摘要: 目的 探讨孕期HBV再活动对妊娠的影响。方法 研究对象为2012年1月1日至2012年6月30日在本院妇产科生育的孕妇:孕前2年内有2次以上的检测结果证明符合我国2010年《慢性乙型肝炎防治指南》中非活动性HBsAg携带者的诊断标准[5];孕期发生HBV再活动,表现为HBV DNA ≥4 log10 拷贝/ml;孕期至产后42天内出现ALT异常。对患者孕期肝病活动情况、治疗及妊娠情况进行回顾性分析。结果 研究对象符合入组及排除条件。23例患者孕期HBV DNA水平最高值平均为(6.2 ± 0.9)log10 拷贝/ml;1例患者发生HBV再活动后HBeAg转阳,其余22例均保持HBeAg阴性。ALT最高值平均为(260.9 ± 203.6) U/L,AST最高值平均为 (170.4 ± 129.1) U/L。95.7%患者从第1孕期即发现HBV DNA反弹;随着HBV DNA反弹,68.6%的患者在第1孕期即出现ALT异常,但ALT峰值可以发生在怀孕的任何时间,主要发生在第2~3孕期和产后。23例患者中有9例患者(39.1%)ALT> 2倍正常值上限(upper limit of normal,ULN),其中5例在孕期住院治疗,1例在产后住院治疗。9例患者在孕期(16~28周,中位数28周)开始抗病毒治疗,均达到病毒学完全应答和肝功能恢复正常的疗效。23例患者中10例(43.5%)孕期并发糖尿病,3例(13.0%)发生产后出血,1例(4.3%)并发子痫前期。15例(65.2%)剖宫产,8例(34.8%)自然分娩,平均孕期为(39.2 ± 0.9)周,均活
产,无早产,无低体重儿。产后随访28周,7例(30.4%)患者自发好转(HBV DNA < 500 拷贝/ml,ALT正常);9例孕期开始抗病毒治疗的患者8例产后继续服药治疗,1例停药;5例患者因产后ALT持续异常,开始抗病毒治疗;2例患者保肝治疗,ALT恢复正常。结论 妊娠期间非活动性HBsAg携带者有可能发生HBV再活动。对妊娠期间非活动性HBsAg携带的患者应该监测HBV DNA和肝功能。发生HBV再活动的患者应给予及时治疗,必要时孕期使用抗病毒药物,以防孕期肝病加重。

Abstract: Objective To explore the influence of HBV remobilization during the period of pregnancy. Methods The patients who delivered in the department of gynaecology and obstetrics, Beijing Ditan Hospital from January 1, 2012 to June 30, 2012 were selected. All of them were tested to be HBsAg carriers
more than two times within two years before pregnancy according to “chronic hepatitis B prevention and control guideline” of China in 2012. During pregnancy, HBV remobilized which characterized by HBV DNA ≥ 4 log10 copies/ml. The ALT level was abnormal from the first pregnancy period to postpartum 42 days. The conditions of pregnate patients with liver disease, the treatment and the pregnancy outcomes were retrospectively analyzed respectively. Results Research objects conformed to the divided and excluded conditions. The average value of the highest HBV DNA level was (6.2 ± 0.9) log10 copies/ml.
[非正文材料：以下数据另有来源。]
### src/rtl/mdu_pkg.sv
// Shared encodings for the multiply/divide unit: op codes, FSM states, iteration count.
package mdu_pkg;

    localparam logic [1:0] MDU_MULTU = 2'b00;
    localparam logic [1:0] MDU_MULT  = 2'b01;
    localparam logic [1:0] MDU_DIVU  = 2'b10;
    localparam logic [1:0] MDU_DIV   = 2'b11;

    localparam int MDU_ITERS = 32;

    typedef enum logic [1:0] {
        S_IDLE = 2'b00,
        S_ITER = 2'b01,
        S_FIX  = 2'b10,
        S_DONE = 2'b11
    } mdu_state_e;

endpackage

### src/rtl/mdu_step.sv
// One iteration of the MDU datapath: shift-add multiply or restoring-divide step on {acc, sh}.
module mdu_step #(
    parameter int XLEN = 32
) (
    input  logic            is_div,
    input  logic [XLEN-1:0] b,
    input  logic [XLEN-1:0] acc,
    input  logic [XLEN-1:0] sh,
    output logic [XLEN-1:0] acc_nxt,
    output logic [XLEN-1:0] sh_nxt
);

    logic [XLEN:0] sum;
    logic [XLEN:0] part;
    logic [XLEN-1:0] diff;
    logic          ge;

    always_comb begin
        sum     = {1'b0, acc} + {1'b0, b};
        part    = {acc, sh[XLEN-1]};
        // The trial result always fits in XLEN bits whenever the subtract succeeds.
        ge      = (part >= {1'b0, b});
        diff    = part[XLEN-1:0] - b;
        acc_nxt = acc;
        sh_nxt  = sh;
        if (is_div) begin
            if (ge) begin
                acc_nxt = diff;
                sh_nxt  = {sh[XLEN-2:0], 1'b1};
            end else begin
                acc_nxt = part[XLEN-1:0];
                sh_nxt  = {sh[XLEN-2:0], 1'b0};
            end
        end else begin
            if (sh[0]) begin
                acc_nxt = sum[XLEN:1];
                sh_nxt  = {sum[0], sh[XLEN-1:1]};
            end else begin
                acc_nxt = {1'b0, acc[XLEN-1:1]};
                sh_nxt  = {acc[0], sh[XLEN-1:1]};
            end
        end
    end

endmodule

### src/rtl/mdu_hilo.sv
// Iterative multiply/divide unit with HI/LO registers: FSM, iteration counter,
// sign fix-up and MTHI/MTLO writes. Fixed 34-cycle latency from accept to result.
module mdu_hilo
    import mdu_pkg::*;
#(
    parameter int XLEN = 32
) (
    input  logic            clk,
    input  logic            rst,
    input  logic            start,
    input  logic [1:0]      op,
    input  logic [XLEN-1:0] src_a,
    input  logic [XLEN-1:0] src_b,
    input  logic            we_hi,
    input  logic            we_lo,
    input  logic [XLEN-1:0] wdata,
    output logic            busy,
    output logic            done,
    output logic [XLEN-1:0] hi,
    output logic [XLEN-1:0] lo
);

    localparam int CNT_W = $clog2(MDU_ITERS);

    mdu_state_e      state;
    logic [CNT_W-1:0] cnt;
    logic            is_div;
    logic            neg_hi;
    logic            neg_lo;
    logic [XLEN-1:0] b_mag;
    logic [XLEN-1:0] acc;
    logic [XLEN-1:0] sh;
    logic [XLEN-1:0] acc_nxt;
    logic [XLEN-1:0] sh_nxt;

    logic            accept;
    logic            sa;
    logic            sb;
    logic [XLEN-1:0] mag_a;
    logic [XLEN-1:0] mag_b;
    logic [XLEN-1:0] hi_fix;
    logic [XLEN-1:0] lo_fix;

    function automatic logic [XLEN-1:0] neg_w(input logic [XLEN-1:0] v, input logic neg);
        logic signed [XLEN-1:0] sv;
        sv = $signed(v);
        return neg ? $unsigned(-sv) : v;
    endfunction

    function automatic logic [2*XLEN-1:0] neg_2w(input logic [2*XLEN-1:0] v, input logic neg);
        logic signed [2*XLEN-1:0] sv;
        sv = $signed(v);
        return neg ? $unsigned(-sv) : v;
    endfunction

    mdu_step #(.XLEN(XLEN)) u_step (
        .is_div  (is_div),
        .b       (b_mag),
        .acc     (acc),
        .sh      (sh),
        .acc_nxt (acc_nxt),
        .sh_nxt  (sh_nxt)
    );

    always_comb begin
        accept = start && ((state == S_IDLE) || (state == S_DONE));
        sa     = op[0] & src_a[XLEN-1];
        sb     = op[0] & src_b[XLEN-1];
        mag_a  = neg_w(src_a, sa);
        mag_b  = neg_w(src_b, sb);
        if (is_div) begin
            hi_fix = neg_w(acc, neg_hi);
            lo_fix = neg_w(sh, neg_lo);
        end else begin
            {hi_fix, lo_fix} = neg_2w({acc, sh}, neg_lo);
        end
    end

    always_ff @(posedge clk or posedge rst) begin
        if (rst) begin
            state  <= S_IDLE;
            cnt    <= '0;
            is_div <= 1'b0;
            neg_hi <= 1'b0;
            neg_lo <= 1'b0;
            b_mag  <= '0;
            acc    <= '0;
            sh     <= '0;
            busy   <= 1'b0;
            done   <= 1'b0;
            hi     <= '0;
            lo     <= '0;
        end else begin
            done <= 1'b0;
            if (we_hi && !busy) hi <= wdata;
            if (we_lo && !busy) lo <= wdata;
            case (state)
                S_IDLE, S_DONE: begin
                    if (accept) begin
                        state  <= S_ITER;
                        busy   <= 1'b1;
                        cnt    <= '0;
                        is_div <= op[1];
                        acc    <= '0;
                        if (op[1]) begin
                            sh     <= mag_a;
                            b_mag  <= mag_b;
                            // Divide by zero keeps an all-ones quotient, so its sign is never applied.
                            neg_lo <= (sa ^ sb) && (src_b != '0);
                            neg_hi <= sa;
                        end else begin
                            sh     <= mag_b;
                            b_mag  <= mag_a;
                            neg_lo <= sa ^ sb;
                            neg_hi <= sa ^ sb;
                        end
                    end else begin
                        state <= S_IDLE;
                    end
                end
                S_ITER: begin
                    acc <= acc_nxt;
                    sh  <= sh_nxt;
                    cnt <= cnt + 1'b1;
                    if (cnt == CNT_W'(MDU_ITERS - 1)) state <= S_FIX;
                end
                S_FIX: begin
                    hi    <= hi_fix;
                    lo    <= lo_fix;
                    busy  <= 1'b0;
                    done  <= 1'b1;
                    state <= S_DONE;
                end
                default: state <= S_IDLE;
            endcase
        end
    end

endmodule
### src/rtl/instr_fetch.sv
// Instruction fetch unit: issues one request at a time, holds each fetched word
// for decode, and handles redirects. Define FETCH_ALIGN_CHECK_EN to trap misaligned redirects.
module instr_fetch #(
    parameter logic [31:0] RESET_PC  = 32'h0000_0000,
    parameter logic [31:0] NOP_INSTR = 32'h0000_0013
) (
    input  logic        clk,
    input  logic        reset,
    output logic [31:0] iaddr,
    output logic        imem_req,
    input  logic        imem_ack,
    input  logic [31:0] imem_rdata,
    output logic [31:0] idata,
    output logic [31:0] pc,
    output logic        instr_valid,
    input  logic        dec_ready,
    input  logic        redirect_valid,
    input  logic [31:0] redirect_pc,
    output logic        fetch_err
);

`ifdef FETCH_ALIGN_CHECK_EN
    typedef enum logic [2:0] {
        S_IDLE  = 3'd0,
        S_REQ   = 3'd1,
        S_VALID = 3'd2,
        S_DROP  = 3'd3,
        S_ERR   = 3'd4
    } state_t;
`else
    typedef enum logic [2:0] {
        S_IDLE  = 3'd0,
        S_REQ   = 3'd1,
        S_VALID = 3'd2,
        S_DROP  = 3'd3
    } state_t;
`endif

    state_t      r_state;
    logic [31:0] r_iaddr;
    logic [31:0] r_pc;
    logic [31:0] r_idata;
    logic [31:0] r_pend_pc;
    logic        r_req;
    logic        r_valid;

    logic [31:0] w_tgt;
    logic [31:0] w_l_pc;
    logic [31:0] w_pc_inc;
    logic        w_do_launch;

`ifdef FETCH_ALIGN_CHECK_EN
    logic        r_err;
    logic        r_pend_bad;
    logic        w_bad;
    logic        w_l_bad;

    assign w_tgt   = redirect_pc;
    assign w_bad   = |redirect_pc[1:0];
    assign w_l_bad = (r_state == S_DROP && !redirect_valid) ? r_pend_bad : w_bad;
    assign fetch_err = r_err;
`else
    assign w_tgt     = redirect_pc & 32'hFFFF_FFFC;
    assign fetch_err = 1'b0;
`endif

    // A pending target from DROP is used only if no newer redirect arrives with the ack.
    assign w_l_pc   = (r_state == S_DROP && !redirect_valid) ? r_pend_pc : w_tgt;
    assign w_pc_inc = r_pc + 32'd4;

    // Launch = start a fresh request now; no older request is left outstanding.
    always_comb begin
        w_do_launch = 1'b0;
        case (r_state)
            S_IDLE:  w_do_launch = redirect_valid;
            S_REQ:   w_do_launch = redirect_valid && imem_ack;
            S_VALID: w_do_launch = redirect_valid;
            S_DROP:  w_do_launch = imem_ack;
            default: w_do_launch = 1'b0;
        endcase
    end

    always_ff @(posedge clk) begin
        if (reset) begin
            r_state   <= S_IDLE;
            r_iaddr   <= RESET_PC;
            r_pc      <= RESET_PC;
            r_idata   <= NOP_INSTR;
            r_pend_pc <= RESET_PC;
            r_req     <= 1'b0;
            r_valid   <= 1'b0;
`ifdef FETCH_ALIGN_CHECK_EN
            r_err      <= 1'b0;
            r_pend_bad <= 1'b0;
`endif
        end else if (w_do_launch) begin
            r_valid <= 1'b0;
            r_idata <= NOP_INSTR;
`ifdef FETCH_ALIGN_CHECK_EN
            if (w_l_bad) begin
                r_state <= S_ERR;
                r_req   <= 1'b0;
                r_err   <= 1'b1;
            end else
`endif
            begin
                r_state <= S_REQ;
                r_req   <= 1'b1;
                r_iaddr <= w_l_pc;
                r_pc    <= w_l_pc;
            end
        end else begin
            case (r_state)
                S_IDLE: begin
                    r_state <= S_REQ;
                    r_req   <= 1'b1;
                end
                S_REQ: begin
                    if (redirect_valid) begin
                        // Old request still in flight: keep it on the bus, remember the target.
                        r_state   <= S_DROP;
                        r_pend_pc <= w_tgt;
                        r_pc      <= w_tgt;
`ifdef FETCH_ALIGN_CHECK_EN
                        r_pend_bad <= w_bad;
`endif
                    end else if (imem_ack) begin
                        r_state <= S_VALID;
                        r_idata <= imem_rdata;
                        r_valid <= 1'b1;
                        r_req   <= 1'b0;
                    end
                end
                S_VALID: begin
                    if (dec_ready) begin
                        r_state <= S_REQ;
                        r_req   <= 1'b1;
                        r_iaddr <= w_pc_inc;
                        r_pc    <= w_pc_inc;
                        r_valid <= 1'b0;
                        r_idata <= NOP_INSTR;
                    end
                end
                S_DROP: begin
                    if (redirect_valid) begin
                        r_pend_pc <= w_tgt;
                        r_pc      <= w_tgt;
`ifdef FETCH_ALIGN_CHECK_EN
                        r_pend_bad <= w_bad;
`endif
                    end
                end
`ifdef FETCH_ALIGN_CHECK_EN
                S_ERR: begin
                    r_req   <= 1'b0;
                    r_valid <= 1'b0;
                    r_idata <= NOP_INSTR;
                end
`endif
                default: begin
                    r_state <= S_IDLE;
                    r_req   <= 1'b0;
                    r_valid <= 1'b0;
                    r_idata <= NOP_INSTR;
                end
            endcase
        end
    end

    assign iaddr       = r_iaddr;
    assign imem_req    = r_req;
    assign idata       = r_idata;
    assign pc          = r_pc;
    assign instr_valid = r_valid;

endmodule
===== src/rtl/nes_pkg.sv =====
// Shared definitions for the iNES cartridge loader.
//   ines_state_t   : loader FSM states
//   INES_MAGIC     : "NES<EOF>" signature, byte 0 in the least significant byte
//   INES_*_BYTES   : default NROM-128 image geometry
//   ERR_*          : err_code values reported by the loader
//   state_flags()  : status outputs that go with each state
package nes_pkg;

  typedef enum logic [2:0] {
    ST_IDLE,
    ST_HEADER,
    ST_PRG,
    ST_CHR,
    ST_DONE,
    ST_ERROR
  } ines_state_t;

  localparam int unsigned INES_HDR_BYTES = 16;
  localparam int unsigned INES_PRG_BYTES = 16384;
  localparam int unsigned INES_CHR_BYTES = 8192;

  // Width of the file-offset counter; the largest image is 0x6010 bytes.
  localparam int unsigned CNT_W = 15;

  localparam logic [31:0] INES_MAGIC = 32'h1A53454E;

  localparam logic [1:0] ERR_NONE        = 2'd0;
  localparam logic [1:0] ERR_BAD_MAGIC   = 2'd1;
  localparam logic [1:0] ERR_UNSUPPORTED = 2'd2;

  typedef struct packed {
    logic in_ready;
    logic busy;
    logic done;
    logic err;
  } ines_flags_t;

  function automatic logic [7:0] magic_byte(input logic [1:0] idx);
    return INES_MAGIC[8*idx +: 8];
  endfunction

  function automatic ines_flags_t state_flags(input ines_state_t s);
    ines_flags_t f;
    f = '0;
    case (s)
      ST_HEADER, ST_PRG, ST_CHR: begin
        f.in_ready = 1'b1;
        f.busy     = 1'b1;
      end
      ST_DONE:  f.done = 1'b1;
      ST_ERROR: f.err  = 1'b1;
      default:  ;
    endcase
    return f;
  endfunction

endpackage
One of the patients’ HBeAg turned to be positive after HBV remobilization, and the other twenty two patients’ HBeAgremained negative. The maximum value of ALT averaged (260.9 ± 203.6) U/L,and AST averaged (170.4 ± 129.1) U/L . 95.7% of the patients’ HBV DNA rebounded in the first trimester of pregnancy. With the
rebounding of HBV DNA, 68.6% of the patients appeared ALT disordered in the first trimester of pregnancy. However, the ALT peak value occured at any time during pregnancy, mainly at the secondary to tertiary period of pregnancy and postpartum. The ALT levels of 9 patients (9/23, 39.1%), 5 of whom were hospitalized for treatment and 1 was in postpartum care, were higher than twice of the upper limit of normal, ULN. Nine patients were given antiviral therapy during pregnancy (16 to 28 weeks, median 28 weeks), and achieved the curative effect of virological response and the liver functions returned to be normal completely. Ten (43.5%) of the twenty three patients had complication with diabetes, three (13.0%) had postpartum hemorrhage and one (4.3%) had preeclampsia. Fifteen patients (65.2%) were treated with caesarean and eight delivered normally and spontaneously, the average pregnancy were (39.2 ± 0.9) weeks, all live births without premature and low-birth-weight infant (LBWI). With twenty-eight weeks postpartum follow-up, seven patients (30.4%)spontaneously improved (HBV DNA < 500 copies/ml,ALT normal); eight of the nine patients who had antiviral treatment continued medical treatment in postpartum and one patient withdrawed the drug; five patients were given antiviral treatment because of the abnormal postpartum ALT and two patients were given supportive liver protection therapy and the ALT backed to normal. Conclusions The HBV is likely to be active again in inactive HBsAg carriers during pregnancy. Inactive HBsAg carriers of pregnant patients on pregnancy should be monitored with HBV DNA and liver function. In order to prevent the aggravation of liver disease during pregnancy, timely treatment shall be given to the patients with HBV activity again, antiviral drugs can be used during pregnancy when necessary.